* [Task description]:
The expected response is the entire set of entries, copied exactly.

----

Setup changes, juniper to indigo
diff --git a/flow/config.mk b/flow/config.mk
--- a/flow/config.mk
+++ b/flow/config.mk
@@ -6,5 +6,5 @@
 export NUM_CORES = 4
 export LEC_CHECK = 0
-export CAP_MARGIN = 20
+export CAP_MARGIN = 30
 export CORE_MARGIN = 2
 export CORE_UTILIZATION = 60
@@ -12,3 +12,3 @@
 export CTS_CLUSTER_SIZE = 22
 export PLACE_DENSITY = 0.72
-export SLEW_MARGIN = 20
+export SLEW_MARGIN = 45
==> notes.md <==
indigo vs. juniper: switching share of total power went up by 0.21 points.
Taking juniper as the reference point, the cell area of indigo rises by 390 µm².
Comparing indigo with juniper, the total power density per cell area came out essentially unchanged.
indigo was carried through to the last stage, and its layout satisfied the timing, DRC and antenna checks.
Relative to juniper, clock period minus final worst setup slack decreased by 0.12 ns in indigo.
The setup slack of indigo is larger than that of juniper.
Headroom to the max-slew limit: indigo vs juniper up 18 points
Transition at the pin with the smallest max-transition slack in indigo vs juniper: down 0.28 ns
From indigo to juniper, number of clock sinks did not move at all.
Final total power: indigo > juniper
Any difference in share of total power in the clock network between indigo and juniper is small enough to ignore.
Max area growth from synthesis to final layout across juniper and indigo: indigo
This is an optimization exercise on Yosys and OpenROAD, whose aim is small area, a short achievable clock period and few clock cycles per item, not a production implementation.
In this exercise RTL edits were held to simulation tests only and were not proved equivalent to the original.
Power figures rest on the tool's default switching activity, not on a simulated workload.

## design/flow/config.mk

```make
export PLATFORM = sky130hd
export DESIGN_NAME = edge_xing
export DESIGN_NICKNAME = edge_xing
export VERILOG_FILES = /design/flow/design.v
export SDC_FILE = /design/flow/constraint.sdc
export NUM_CORES = 4
export LEC_CHECK = 0
export CAP_MARGIN = 20
export CORE_MARGIN = 2
export CORE_UTILIZATION = 40
export SLEW_MARGIN = 20
```

## design/flow/constraint.sdc

```tcl
create_clock -name core_clock -period 20.0 [get_ports {clk}]
set_input_delay 4.0000 -clock core_clock [delete_from_list [all_inputs] [get_ports {clk}]]
set_output_delay 4.0000 -clock core_clock [all_outputs]
set_load 0.01 [all_outputs]
```
Background: an optimization exercise with open tools, aiming at small area, a short achievable clock period and few clock cycles. Do not read the settings as production practice.
Function was checked by simulation only, so behaviour that the tests miss may differ from the original.
No activity file was given, so power comes from the tool's default toggle rates.

==> flow/design.v, too long to show whole: its modules and the start of the top module <==
// module welt_mac: 210 lines
// module welt_mul: 978 lines
module welt_mac (
    input  wire        clk,
    input  wire        rst,         
    input  wire        in_valid,
    output wire        in_ready,
    input  wire [31:0] in_a,
    input  wire [31:0] in_b,
    input  wire        in_last,     
    input  wire        in_feed,     
    input  wire [31:0] in_ceil,     
    output wire        out_valid,
    output wire [31:0] out_f32,
    output wire        out_sat,
    output wire        out_clamped,
    output wire        out_nonfinite
);
  // ...
==> flow/flow/run.sh <==
#!/bin/bash
# Layout flow: the standard flow (standard synthesis, floorplan, place,
# CTS, route) with two changes in how the layout is made, the SDC being
# the design's:
#  - the port buffers are buf_2 cells (the default pick is a delay cell);
#  - repair_timing runs with a setup margin, so it works on the paths that
#    set the achieved period, and only on the worst few percent of them.
# Each step's full output is in this folder (standard.log and the ORFS
# logs under orfs/logs).
set -o pipefail
export BUFFER_PORTS_ARGS="-buffer_cell sky130_fd_sc_hd__buf_2"
export SETUP_SLACK_MARGIN=18.4
export TNS_END_PERCENT=5
bash standard.sh > standard.log 2>&1
==> flow/standard.sh <==
#!/bin/bash
# synth_recipe.tcl (not shown) runs the flow's synth.tcl, then flattens the netlist and writes it again
# the make line also repeats each setting of config.mk as NAME=value (left out here)
make -C /OpenROAD-flow-scripts/flow DESIGN_CONFIG=/design/flow/config.mk WORK_HOME=/design/flow/orfs CLKGATE_MAP_FILE= SYNTH_SCRIPT=/design/flow/synth_recipe.tcl "${@:-finish}"
==> flow/config.mk <==
export PLATFORM = sky130hd
export DESIGN_NAME = welt_mac
export DESIGN_NICKNAME = welt_mac
export VERILOG_FILES = /design/flow/design.v
export SDC_FILE = /design/flow/constraint.sdc
export NUM_CORES = 4
export LEC_CHECK = 0
export ABC_AREA = 1
export CAP_MARGIN = 20
export CORE_MARGIN = 2
export CORE_UTILIZATION = 40
export PLACE_DENSITY = 0.6
export SLEW_MARGIN = 20
==> flow/constraint.sdc <==
create_clock -name core_clock -period 24.0 [get_ports {clk}]
set_input_delay 4.8000 -clock core_clock [delete_from_list [all_inputs] [get_ports {clk}]]
set_output_delay 4.8000 -clock core_clock [all_outputs]
set_load 0.01 [all_outputs]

----

* [Task result]:
Setup changes, juniper to indigo
diff --git a/flow/config.mk b/flow/config.mk
--- a/flow/config.mk
+++ b/flow/config.mk
@@ -6,5 +6,5 @@
 export NUM_CORES = 4
 export LEC_CHECK = 0
-export CAP_MARGIN = 20
+export CAP_MARGIN = 30
 export CORE_MARGIN = 2
 export CORE_UTILIZATION = 60
@@ -12,3 +12,3 @@
 export CTS_CLUSTER_SIZE = 22
 export PLACE_DENSITY = 0.72
-export SLEW_MARGIN = 20
+export SLEW_MARGIN = 45
==> notes.md <==
indigo vs. juniper: switching share of total power went up by 0.21 points.
Taking juniper as the reference point, the cell area of indigo rises by 390 µm².
Comparing indigo with juniper, the total power density per cell area came out essentially unchanged.
indigo was carried through to the last stage, and its layout satisfied the timing, DRC and antenna checks.
Relative to juniper, clock period minus final worst setup slack decreased by 0.12 ns in indigo.
The setup slack of indigo is larger than that of juniper.
Headroom to the max-slew limit: indigo vs juniper up 18 points
Transition at the pin with the smallest max-transition slack in indigo vs juniper: down 0.28 ns
From indigo to juniper, number of clock sinks did not move at all.
Final total power: indigo > juniper
Any difference in share of total power in the clock network between indigo and juniper is small enough to ignore.
Max area growth from synthesis to final layout across juniper and indigo: indigo
This is an optimization exercise on Yosys and OpenROAD, whose aim is small area, a short achievable clock period and few clock cycles per item, not a production implementation.
In this exercise RTL edits were held to simulation tests only and were not proved equivalent to the original.
Power figures rest on the tool's default switching activity, not on a simulated workload.

## design/flow/config.mk

```make
export PLATFORM = sky130hd
export DESIGN_NAME = edge_xing
export DESIGN_NICKNAME = edge_xing
export VERILOG_FILES = /design/flow/design.v
export SDC_FILE = /design/flow/constraint.sdc
export NUM_CORES = 4
export LEC_CHECK = 0
export CAP_MARGIN = 20
export CORE_MARGIN = 2
export CORE_UTILIZATION = 40
export SLEW_MARGIN = 20
```

## design/flow/constraint.sdc

```tcl
create_clock -name core_clock -period 20.0 [get_ports {clk}]
set_input_delay 4.0000 -clock core_clock [delete_from_list [all_inputs] [get_ports {clk}]]
set_output_delay 4.0000 -clock core_clock [all_outputs]
set_load 0.01 [all_outputs]
```
Background: an optimization exercise with open tools, aiming at small area, a short achievable clock period and few clock cycles. Do not read the settings as production practice.
Function was checked by simulation only, so behaviour that the tests miss may differ from the original.
No activity file was given, so power comes from the tool's default toggle rates.

==> flow/design.v, too long to show whole: its modules and the start of the top module <==
// module welt_mac: 210 lines
// module welt_mul: 978 lines
module welt_mac (
    input  wire        clk,
    input  wire        rst,         
    input  wire        in_valid,
    output wire        in_ready,
    input  wire [31:0] in_a,
    input  wire [31:0] in_b,
    input  wire        in_last,     
    input  wire        in_feed,     
    input  wire [31:0] in_ceil,     
    output wire        out_valid,
    output wire [31:0] out_f32,
    output wire        out_sat,
    output wire        out_clamped,
    output wire        out_nonfinite
);
  // ...
==> flow/flow/run.sh <==
#!/bin/bash
# Layout flow: the standard flow (standard synthesis, floorplan, place,
# CTS, route) with two changes in how the layout is made, the SDC being
# the design's:
#  - the port buffers are buf_2 cells (the default pick is a delay cell);
#  - repair_timing runs with a setup margin, so it works on the paths that
#    set the achieved period, and only on the worst few percent of them.
# Each step's full output is in this folder (standard.log and the ORFS
# logs under orfs/logs).
set -o pipefail
export BUFFER_PORTS_ARGS="-buffer_cell sky130_fd_sc_hd__buf_2"
export SETUP_SLACK_MARGIN=18.4
export TNS_END_PERCENT=5
bash standard.sh > standard.log 2>&1
==> flow/standard.sh <==
#!/bin/bash
# synth_recipe.tcl (not shown) runs the flow's synth.tcl, then flattens the netlist and writes it again
# the make line also repeats each setting of config.mk as NAME=value (left out here)
make -C /OpenROAD-flow-scripts/flow DESIGN_CONFIG=/design/flow/config.mk WORK_HOME=/design/flow/orfs CLKGATE_MAP_FILE= SYNTH_SCRIPT=/design/flow/synth_recipe.tcl "${@:-finish}"
==> flow/config.mk <==
export PLATFORM = sky130hd
export DESIGN_NAME = welt_mac
export DESIGN_NICKNAME = welt_mac
export VERILOG_FILES = /design/flow/design.v
export SDC_FILE = /design/flow/constraint.sdc
export NUM_CORES = 4
export LEC_CHECK = 0
export ABC_AREA = 1
export CAP_MARGIN = 20
export CORE_MARGIN = 2
export CORE_UTILIZATION = 40
export PLACE_DENSITY = 0.6
export SLEW_MARGIN = 20
==> flow/constraint.sdc <==
create_clock -name core_clock -period 24.0 [get_ports {clk}]
set_input_delay 4.8000 -clock core_clock [delete_from_list [all_inputs] [get_ports {clk}]]
set_output_delay 4.8000 -clock core_clock [all_outputs]
set_load 0.01 [all_outputs]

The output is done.